$ cat src/flat_wrapper.sv
// flat-port wrapper written by rule: the top's interface ports become plain ports
module uart_rx_ctrl_flat import uart_rx_pkg::*;
#(
  parameter int DATA_WIDTH = 8
)
  (clk, rst, bus_rx_in, bus_prescale, bus_par_en, bus_par_typ, bus_sampled_bit, bus_edge_cnt, bus_bit_cnt, bus_p_data, bus_data_valid, bus_par_err, bus_stop_err, bus_busy);
  uart_rx_ctrl_if #(.DATA_WIDTH(DATA_WIDTH)) bus_i ();
  input  logic clk;
  input  logic rst;
  input wire logic [$bits(bus_i.rx_in)-1:0] bus_rx_in;
  input wire logic [$bits(bus_i.prescale)-1:0] bus_prescale;
  input wire logic [$bits(bus_i.par_en)-1:0] bus_par_en;
  input wire logic [$bits(bus_i.par_typ)-1:0] bus_par_typ;
  input wire logic [$bits(bus_i.sampled_bit)-1:0] bus_sampled_bit;
  output wire logic [$bits(bus_i.edge_cnt)-1:0] bus_edge_cnt;
  output wire logic [$bits(bus_i.bit_cnt)-1:0] bus_bit_cnt;
  output wire logic [$bits(bus_i.p_data)-1:0] bus_p_data;
  output wire logic [$bits(bus_i.data_valid)-1:0] bus_data_valid;
  output wire logic [$bits(bus_i.par_err)-1:0] bus_par_err;
  output wire logic [$bits(bus_i.stop_err)-1:0] bus_stop_err;
  output wire logic [$bits(bus_i.busy)-1:0] bus_busy;
  assign bus_i.rx_in = bus_rx_in;
  assign bus_i.prescale = bus_prescale;
  assign bus_i.par_en = bus_par_en;
  assign bus_i.par_typ = bus_par_typ;
  assign bus_i.sampled_bit = bus_sampled_bit;
  assign bus_edge_cnt = bus_i.edge_cnt;
  assign bus_bit_cnt = bus_i.bit_cnt;
  assign bus_p_data = bus_i.p_data;
  assign bus_data_valid = bus_i.data_valid;
  assign bus_par_err = bus_i.par_err;
  assign bus_stop_err = bus_i.stop_err;
  assign bus_busy = bus_i.busy;
  uart_rx_ctrl #(.DATA_WIDTH(DATA_WIDTH)) u_core (.clk(clk), .rst(rst), .bus(bus_i));
endmodule
--- src/rtl/hpdcache_flush_be.sv ---
// hpdcache_flush_be
//   Writeback flush controller. A victim line is accepted together with its
//   per-access-word dirty mask. Only dirty words are read from the data RAM.
//   Clean words are replaced by zero data with all byte enables low. The line
//   leaves as one write header plus CL_W/MEM_W data flits. Each line holds a
//   directory entry until the memory acknowledges the write. The entry index
//   is used as the memory transaction ID.
//
// Ports
//   clk_i, rst_i                 clock, synchronous active-high reset
//   empty_o / full_o             no / all directory entries valid
//   busy_o                       read sequencer not idle
//   err_o                        sticky: ack with out-of-range or unused ID
//   check_nline_i / check_hit_o  pending-write lookup
//   alloc_*                      flush request (valid/ready), line, way, mask
//   data_read_*                  data RAM read port (data one cycle later)
//   ack_o / ack_nline_o          write completion notification
//   mem_req_*                    write header channel (valid/ready)
//   mem_data_*                   write data channel (valid/ready)
//   mem_resp_*                   write acknowledge channel
//
// Handshakes: a transfer happens on a rising edge where valid and ready are
// both high. Once valid is raised, it stays high and the payload stays stable
// until the transfer. Ready may toggle freely and never depends on valid.
module hpdcache_flush_be #(
    parameter int ENTRIES    = 4,
    parameter int NLINE_W    = 26,
    parameter int SET_W      = 7,
    parameter int WAYS       = 4,
    parameter int CL_W       = 512,
    parameter int ACCESS_W   = 128,
    parameter int MEM_W      = 64,
    parameter int ID_W       = 4,
    parameter int FIFO_DEPTH = 4
) (
    input  logic                                  clk_i,
    input  logic                                  rst_i,
    output logic                                  empty_o,
    output logic                                  full_o,
    output logic                                  busy_o,
    output logic                                  err_o,
    input  logic [NLINE_W-1:0]                    check_nline_i,
    output logic                                  check_hit_o,
    input  logic                                  alloc_i,
    output logic                                  alloc_ready_o,
    input  logic [NLINE_W-1:0]                    alloc_nline_i,
    input  logic [WAYS-1:0]                       alloc_way_i,
    input  logic [CL_W/ACCESS_W-1:0]              alloc_dirty_i,
    output logic                                  data_read_o,
    output logic [SET_W-1:0]                      data_read_set_o,
    output logic [$clog2(CL_W/ACCESS_W)-1:0]      data_read_word_o,
    output logic [WAYS-1:0]                       data_read_way_o,
    input  logic [ACCESS_W-1:0]                   data_read_data_i,
    output logic                                  ack_o,
    output logic [NLINE_W-1:0]                    ack_nline_o,
    output logic                                  mem_req_valid_o,
    input  logic                                  mem_req_ready_i,
    output logic [NLINE_W+$clog2(CL_W/8)-1:0]     mem_req_addr_o,
    output logic [7:0]                            mem_req_len_o,
    output logic [ID_W-1:0]                       mem_req_id_o,
    output logic                                  mem_data_valid_o,
    input  logic                                  mem_data_ready_i,
    output logic [MEM_W-1:0]                      mem_data_o,
    output logic [MEM_W/8-1:0]                    mem_data_be_o,
    output logic                                  mem_data_last_o,
    input  logic                                  mem_resp_valid_i,
    input  logic [ID_W-1:0]                       mem_resp_id_i,
    output logic                                  mem_resp_ready_o
);

    localparam int AW     = CL_W / ACCESS_W;
    localparam int R      = ACCESS_W / MEM_W;
    localparam int FLITS  = CL_W / MEM_W;
    localparam int WIDX_W = $clog2(AW);
    localparam int OFF_W  = $clog2(CL_W / 8);
    localparam int EIDX_W = (ENTRIES > 1) ? $clog2(ENTRIES) : 1;
    localparam int FPTR_W = (FIFO_DEPTH > 1) ? $clog2(FIFO_DEPTH) : 1;
    localparam int FCNT_W = $clog2(FIFO_DEPTH + 1);
    localparam int RSEL_W = (R > 1) ? $clog2(R) : 1;
    localparam int FLIT_W = (FLITS > 1) ? $clog2(FLITS) : 1;
    localparam int BE_W   = ACCESS_W / 8;
    localparam int MBE_W  = MEM_W / 8;

    typedef enum logic [0:0] {ST_IDLE, ST_SEND} state_t;

    // Read sequencer
    state_t              state_q;
    logic [WIDX_W-1:0]   word_q;
    logic [SET_W-1:0]    set_q;
    logic [WAYS-1:0]     way_q;
    logic [AW-1:0]       dirty_q;
    // One word is in flight between issue and FIFO push. For a dirty word
    // this is the RAM latency. Clean words are delayed the same way, so the
    // FIFO receives at most one push per cycle, in word order.
    logic                pend_q;
    logic                pend_dirty_q;

    // Directory
    logic [ENTRIES-1:0]  dir_valid_q;
    logic [NLINE_W-1:0]  dir_nline_q [ENTRIES];
    logic                err_q;

    // Header FIFO, two entries
    logic [NLINE_W-1:0]  hdr_nline_q [2];
    logic [ID_W-1:0]     hdr_id_q    [2];
    logic                hdr_wr_q;
    logic                hdr_rd_q;
    logic [1:0]          hdr_cnt_q;

    // Data FIFO, ACCESS_W words plus byte enables
    logic [ACCESS_W-1:0] dfifo_data_q [FIFO_DEPTH];
    logic [BE_W-1:0]     dfifo_be_q   [FIFO_DEPTH];
    logic [FPTR_W-1:0]   dfifo_wr_q;
    logic [FPTR_W-1:0]   dfifo_rd_q;
    logic [FCNT_W-1:0]   dfifo_cnt_q;

    // Serializer
    logic [RSEL_W-1:0]   flit_sel_q;
    logic [FLIT_W-1:0]   flit_cnt_q;

    logic                alloc_fire;
    logic                alloc_go;
    logic [EIDX_W-1:0]   free_idx;
    logic                can_issue;
    logic                hdr_pop;
    logic                data_fire;
    logic                dfifo_pop;
    logic                ack_in_range;
    logic [EIDX_W-1:0]   ack_idx;
    logic [ACCESS_W-1:0] head_data;
    logic [BE_W-1:0]     head_be;
    logic [ACCESS_W-1:0] push_data;

    function automatic logic [FPTR_W-1:0] fptr_inc(input logic [FPTR_W-1:0] p);
        if (p == FPTR_W'(FIFO_DEPTH - 1)) return '0;
        return p + 1'b1;
    endfunction

    // Status
    assign full_o           = &dir_valid_q;
    assign empty_o          = ~|dir_valid_q;
    assign busy_o           = (state_q != ST_IDLE);
    assign err_o            = err_q;
    assign mem_resp_ready_o = 1'b1;

    // Reads still owed to the FIFO count as occupied, so a new line is only
    // taken once the previous line has fully left the data path.
    assign alloc_ready_o = (state_q == ST_IDLE) && !full_o && (hdr_cnt_q != 2'd2)
                           && (dfifo_cnt_q == '0) && !pend_q;
    assign alloc_fire    = alloc_i && alloc_ready_o;
    assign alloc_go      = alloc_fire && (|alloc_dirty_i);

    always_comb begin
        free_idx = '0;
        for (int i = ENTRIES - 1; i >= 0; i--) begin
            if (!dir_valid_q[i]) free_idx = EIDX_W'(i);
        end
    end

    // Issue a word only if it is sure to find a FIFO slot one cycle later.
    assign can_issue = (state_q == ST_SEND) &&
        (({1'b0, dfifo_cnt_q} + {{FCNT_W{1'b0}}, pend_q}) < (FCNT_W + 1)'(FIFO_DEPTH));

    assign data_read_o      = can_issue && dirty_q[word_q];
    assign data_read_set_o  = set_q;
    assign data_read_word_o = word_q;
    assign data_read_way_o  = way_q;

    assign push_data = pend_dirty_q ? data_read_data_i : '0;

    // Header channel
    assign mem_req_valid_o = (hdr_cnt_q != 2'd0);
    assign mem_req_addr_o  = {hdr_nline_q[hdr_rd_q], {OFF_W{1'b0}}};
    assign mem_req_len_o   = 8'(FLITS - 1);
    assign mem_req_id_o    = hdr_id_q[hdr_rd_q];
    assign hdr_pop         = mem_req_valid_o && mem_req_ready_i;

    // Data channel: FIFO head is cut into R flits, low part first.
    assign head_data        = dfifo_data_q[dfifo_rd_q];
    assign head_be          = dfifo_be_q[dfifo_rd_q];
    assign mem_data_valid_o = (dfifo_cnt_q != '0);
    assign mem_data_last_o  = mem_data_valid_o && (flit_cnt_q == FLIT_W'(FLITS - 1));
    assign data_fire        = mem_data_valid_o && mem_data_ready_i;
    assign dfifo_pop        = data_fire && (flit_sel_q == RSEL_W'(R - 1));

    always_comb begin
        mem_data_o    = '0;
        mem_data_be_o = '0;
        for (int r = 0; r < R; r++) begin
            if (flit_sel_q == RSEL_W'(r)) begin
                mem_data_o    = head_data[r*MEM_W +: MEM_W];
                mem_data_be_o = head_be[r*MBE_W +: MBE_W];
            end
        end
    end

    // Acknowledge: only an in-range ID naming a live entry completes a write.
    assign ack_in_range = (32'(mem_resp_id_i) < 32'(ENTRIES));
    assign ack_idx      = mem_resp_id_i[EIDX_W-1:0];
    assign ack_o        = mem_resp_valid_i && ack_in_range && dir_valid_q[ack_idx];
    assign ack_nline_o  = ack_o ? dir_nline_q[ack_idx] : '0;

    // An entry being acked this cycle no longer shields its line.
    always_comb begin
        check_hit_o = 1'b0;
        for (int i = 0; i < ENTRIES; i++) begin
            if (dir_valid_q[i] && (dir_nline_q[i] == check_nline_i) &&
                !(ack_o && (ack_idx == EIDX_W'(i))))
                check_hit_o = 1'b1;
        end
    end

    // Read sequencer FSM
    always_ff @(posedge clk_i) begin
        if (rst_i) begin
            state_q      <= ST_IDLE;
            word_q       <= '0;
            set_q        <= '0;
            way_q        <= '0;
            dirty_q      <= '0;
            pend_q       <= 1'b0;
            pend_dirty_q <= 1'b0;
        end else begin
            pend_q <= 1'b0;
            case (state_q)
                ST_IDLE: begin
                    if (alloc_go) begin
                        set_q   <= alloc_nline_i[SET_W-1:0];
                        way_q   <= alloc_way_i;
                        dirty_q <= alloc_dirty_i;
                        word_q  <= '0;
                        state_q <= ST_SEND;
                    end
                end
                ST_SEND: begin
                    if (can_issue) begin
                        pend_q       <= 1'b1;
                        pend_dirty_q <= dirty_q[word_q];
                        word_q       <= word_q + 1'b1;
                        if (word_q == WIDX_W'(AW - 1)) state_q <= ST_IDLE;
                    end
                end
                default: state_q <= ST_IDLE;
            endcase
        end
    end

    // Directory and error flag. Alloc picks a free entry and ack frees a
    // valid one, so both can act in the same cycle without conflict.
    always_ff @(posedge clk_i) begin
        if (rst_i) begin
            dir_valid_q <= '0;
            err_q       <= 1'b0;
            for (int i = 0; i < ENTRIES; i++) dir_nline_q[i] <= '0;
        end else begin
            if (ack_o) dir_valid_q[ack_idx] <= 1'b0;
            if (alloc_go) begin
                dir_valid_q[free_idx] <= 1'b1;
                dir_nline_q[free_idx] <= alloc_nline_i;
            end
            if (mem_resp_valid_i && !ack_o) err_q <= 1'b1;
        end
    end

    // Header FIFO
    always_ff @(posedge clk_i) begin
        if (rst_i) begin
            hdr_wr_q  <= 1'b0;
            hdr_rd_q  <= 1'b0;
            hdr_cnt_q <= 2'd0;
            for (int i = 0; i < 2; i++) begin
                hdr_nline_q[i] <= '0;
                hdr_id_q[i]    <= '0;
            end
        end else begin
            if (alloc_go) begin
                hdr_nline_q[hdr_wr_q] <= alloc_nline_i;
                hdr_id_q[hdr_wr_q]    <= ID_W'(free_idx);
                hdr_wr_q              <= ~hdr_wr_q;
            end
            if (hdr_pop) hdr_rd_q <= ~hdr_rd_q;
            hdr_cnt_q <= hdr_cnt_q + {1'b0, alloc_go} - {1'b0, hdr_pop};
        end
    end

    // Data FIFO and serializer
    always_ff @(posedge clk_i) begin
        if (rst_i) begin
            dfifo_wr_q  <= '0;
            dfifo_rd_q  <= '0;
            dfifo_cnt_q <= '0;
            flit_sel_q  <= '0;
            flit_cnt_q  <= '0;
            for (int i = 0; i < FIFO_DEPTH; i++) begin
                dfifo_data_q[i] <= '0;
                dfifo_be_q[i]   <= '0;
            end
        end else begin
            if (pend_q) begin
                dfifo_data_q[dfifo_wr_q] <= push_data;
                dfifo_be_q[dfifo_wr_q]   <= {BE_W{pend_dirty_q}};
                dfifo_wr_q               <= fptr_inc(dfifo_wr_q);
            end
            if (data_fire) begin
                flit_sel_q <= dfifo_pop ? '0 : flit_sel_q + 1'b1;
                flit_cnt_q <= (flit_cnt_q == FLIT_W'(FLITS - 1)) ? '0 : flit_cnt_q + 1'b1;
            end
            if (dfifo_pop) dfifo_rd_q <= fptr_inc(dfifo_rd_q);
            dfifo_cnt_q <= dfifo_cnt_q + FCNT_W'(pend_q) - FCNT_W'(dfifo_pop);
        end
    end

endmodule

┄┄┄┄┄┄

# [WHAT TO PRODUCE]
Which lines hold the word "high"? Return all of them from the records above.

# [REPLY TO THE EXERCISE]
//   clk_i, rst_i                 clock, synchronous active-high reset
// both high. Once valid is raised, it stays high and the payload stays stable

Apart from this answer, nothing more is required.